With more low-to-modest income patients entering the healthcare system via the Affordable Care Act, practices may benefit from investing in social-support services to address problems that impede patients' ability to receive care, according to a report prepared by Manatt Health Solutions for The Commonwealth Fund, The Skoll Foundation and The Pershing Square Foundation.
"If you have a low-income patient who can't access the care they need because they don't have heat or they don't have a home, it becomes part of the physician's or the clinic's responsibility when it's looking to improve health and contain costs," lead author Deborah Bachrach, special counsel at Manatt, Phelps & Phillips in New York City, told Medscape.
Possible funding sources for such outreach, according to Bachrach and colleagues, include patient-centered medical homes (PCMH), a model that not only requires practices to integrate social support into their services, but also generally yields higher reimbursement rates when a practice becomes certified as a PCMH.

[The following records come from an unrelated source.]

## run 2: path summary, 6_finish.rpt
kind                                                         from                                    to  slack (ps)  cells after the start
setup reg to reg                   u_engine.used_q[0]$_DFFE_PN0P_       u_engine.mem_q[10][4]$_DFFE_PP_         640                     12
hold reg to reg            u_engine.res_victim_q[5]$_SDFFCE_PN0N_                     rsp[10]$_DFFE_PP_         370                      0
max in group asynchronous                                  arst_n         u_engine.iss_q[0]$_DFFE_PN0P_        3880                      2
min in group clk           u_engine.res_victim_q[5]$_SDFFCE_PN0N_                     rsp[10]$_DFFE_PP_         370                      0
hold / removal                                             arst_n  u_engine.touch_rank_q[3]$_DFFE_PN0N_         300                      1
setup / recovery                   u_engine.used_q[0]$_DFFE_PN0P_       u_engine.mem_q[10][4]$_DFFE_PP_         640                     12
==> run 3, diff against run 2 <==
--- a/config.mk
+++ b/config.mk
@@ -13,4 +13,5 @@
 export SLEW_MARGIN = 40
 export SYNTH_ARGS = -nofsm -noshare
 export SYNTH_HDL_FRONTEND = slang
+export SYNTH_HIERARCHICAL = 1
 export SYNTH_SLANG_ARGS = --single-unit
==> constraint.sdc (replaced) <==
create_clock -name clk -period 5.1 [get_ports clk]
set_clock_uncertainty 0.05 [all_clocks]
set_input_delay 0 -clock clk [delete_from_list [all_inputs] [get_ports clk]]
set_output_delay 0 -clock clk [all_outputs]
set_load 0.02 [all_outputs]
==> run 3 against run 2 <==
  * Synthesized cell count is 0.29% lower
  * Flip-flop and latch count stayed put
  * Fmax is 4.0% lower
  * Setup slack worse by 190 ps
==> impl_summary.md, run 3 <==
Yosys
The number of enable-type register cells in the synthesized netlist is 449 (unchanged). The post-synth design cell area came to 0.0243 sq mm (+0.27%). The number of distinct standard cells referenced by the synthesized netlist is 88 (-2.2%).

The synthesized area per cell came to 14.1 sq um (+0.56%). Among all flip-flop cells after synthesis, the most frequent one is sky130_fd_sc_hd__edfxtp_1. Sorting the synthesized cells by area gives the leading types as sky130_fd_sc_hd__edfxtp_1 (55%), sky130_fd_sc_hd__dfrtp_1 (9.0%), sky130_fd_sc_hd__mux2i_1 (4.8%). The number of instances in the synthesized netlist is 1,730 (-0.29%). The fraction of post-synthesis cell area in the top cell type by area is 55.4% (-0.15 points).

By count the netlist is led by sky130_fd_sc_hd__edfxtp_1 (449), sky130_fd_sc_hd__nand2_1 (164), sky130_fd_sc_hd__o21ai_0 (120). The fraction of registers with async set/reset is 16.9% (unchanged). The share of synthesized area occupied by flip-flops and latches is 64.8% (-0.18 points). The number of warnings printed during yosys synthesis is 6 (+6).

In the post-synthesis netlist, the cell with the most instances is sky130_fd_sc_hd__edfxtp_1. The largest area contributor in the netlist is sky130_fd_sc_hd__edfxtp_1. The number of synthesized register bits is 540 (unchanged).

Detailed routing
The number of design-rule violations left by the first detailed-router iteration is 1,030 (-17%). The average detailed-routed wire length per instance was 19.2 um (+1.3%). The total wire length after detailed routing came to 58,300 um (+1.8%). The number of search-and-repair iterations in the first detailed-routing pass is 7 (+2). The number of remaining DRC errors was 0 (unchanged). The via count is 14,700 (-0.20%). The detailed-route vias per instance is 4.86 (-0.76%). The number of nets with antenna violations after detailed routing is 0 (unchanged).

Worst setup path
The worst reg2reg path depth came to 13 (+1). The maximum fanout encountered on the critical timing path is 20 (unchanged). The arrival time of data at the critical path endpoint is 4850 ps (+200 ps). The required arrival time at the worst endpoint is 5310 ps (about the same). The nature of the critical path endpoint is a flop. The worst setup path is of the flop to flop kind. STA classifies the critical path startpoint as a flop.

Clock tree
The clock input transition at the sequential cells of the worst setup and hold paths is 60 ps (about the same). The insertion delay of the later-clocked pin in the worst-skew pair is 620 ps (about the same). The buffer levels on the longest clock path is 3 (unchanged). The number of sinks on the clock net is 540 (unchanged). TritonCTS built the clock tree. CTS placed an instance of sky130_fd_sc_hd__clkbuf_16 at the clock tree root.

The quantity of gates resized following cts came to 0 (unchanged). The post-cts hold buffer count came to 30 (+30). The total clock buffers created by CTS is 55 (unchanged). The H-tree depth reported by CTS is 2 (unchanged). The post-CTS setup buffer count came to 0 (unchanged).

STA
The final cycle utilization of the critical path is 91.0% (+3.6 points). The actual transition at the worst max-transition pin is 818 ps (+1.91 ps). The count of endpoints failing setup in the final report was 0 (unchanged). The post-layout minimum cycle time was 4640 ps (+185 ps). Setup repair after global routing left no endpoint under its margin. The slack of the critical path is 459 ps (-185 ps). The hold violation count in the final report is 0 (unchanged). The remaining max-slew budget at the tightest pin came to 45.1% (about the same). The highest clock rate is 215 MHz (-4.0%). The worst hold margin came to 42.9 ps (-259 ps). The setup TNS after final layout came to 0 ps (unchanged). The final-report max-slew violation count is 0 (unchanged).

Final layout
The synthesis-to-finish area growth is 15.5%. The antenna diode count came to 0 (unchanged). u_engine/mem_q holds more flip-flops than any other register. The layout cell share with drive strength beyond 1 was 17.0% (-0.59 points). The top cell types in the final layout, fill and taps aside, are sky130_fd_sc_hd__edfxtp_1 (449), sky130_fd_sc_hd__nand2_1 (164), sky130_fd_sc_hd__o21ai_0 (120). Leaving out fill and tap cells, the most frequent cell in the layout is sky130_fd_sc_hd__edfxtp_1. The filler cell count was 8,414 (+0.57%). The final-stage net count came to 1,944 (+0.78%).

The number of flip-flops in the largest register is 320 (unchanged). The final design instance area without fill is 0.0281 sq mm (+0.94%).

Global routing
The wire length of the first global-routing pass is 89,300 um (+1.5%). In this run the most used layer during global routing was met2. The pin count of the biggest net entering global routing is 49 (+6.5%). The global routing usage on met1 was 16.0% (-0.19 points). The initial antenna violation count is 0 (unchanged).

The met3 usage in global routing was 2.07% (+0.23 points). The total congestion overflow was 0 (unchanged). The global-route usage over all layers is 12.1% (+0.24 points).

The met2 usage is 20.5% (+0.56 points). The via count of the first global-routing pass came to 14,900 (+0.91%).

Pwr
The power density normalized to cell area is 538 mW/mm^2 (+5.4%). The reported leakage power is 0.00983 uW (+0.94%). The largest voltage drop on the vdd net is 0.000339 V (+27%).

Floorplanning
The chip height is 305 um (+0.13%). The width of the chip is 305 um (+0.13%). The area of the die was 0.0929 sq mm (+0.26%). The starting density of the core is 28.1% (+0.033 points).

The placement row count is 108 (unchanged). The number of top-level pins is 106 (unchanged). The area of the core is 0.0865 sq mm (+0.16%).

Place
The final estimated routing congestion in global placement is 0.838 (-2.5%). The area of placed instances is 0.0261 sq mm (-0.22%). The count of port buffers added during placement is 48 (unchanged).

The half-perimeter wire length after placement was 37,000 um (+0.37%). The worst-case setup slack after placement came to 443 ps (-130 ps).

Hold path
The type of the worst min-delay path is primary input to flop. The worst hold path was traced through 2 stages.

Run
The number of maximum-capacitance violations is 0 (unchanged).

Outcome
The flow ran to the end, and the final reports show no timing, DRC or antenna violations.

Within the PCMH, for example, a practice might pay personnel from a community organization to work onsite with patients a few days per week to address their social needs, allowing the physicians to focus more productively on medical care, Medscape noted.
While the authors acknowledged that they need more data to determine whether providing more social support will improve quality or cost control, they told Medscape that it does "lay out the business case for providers to include these interventions at their sites in their clinical models … so that providers have a reason for investing, paying for, underwriting the cost of the social intervention."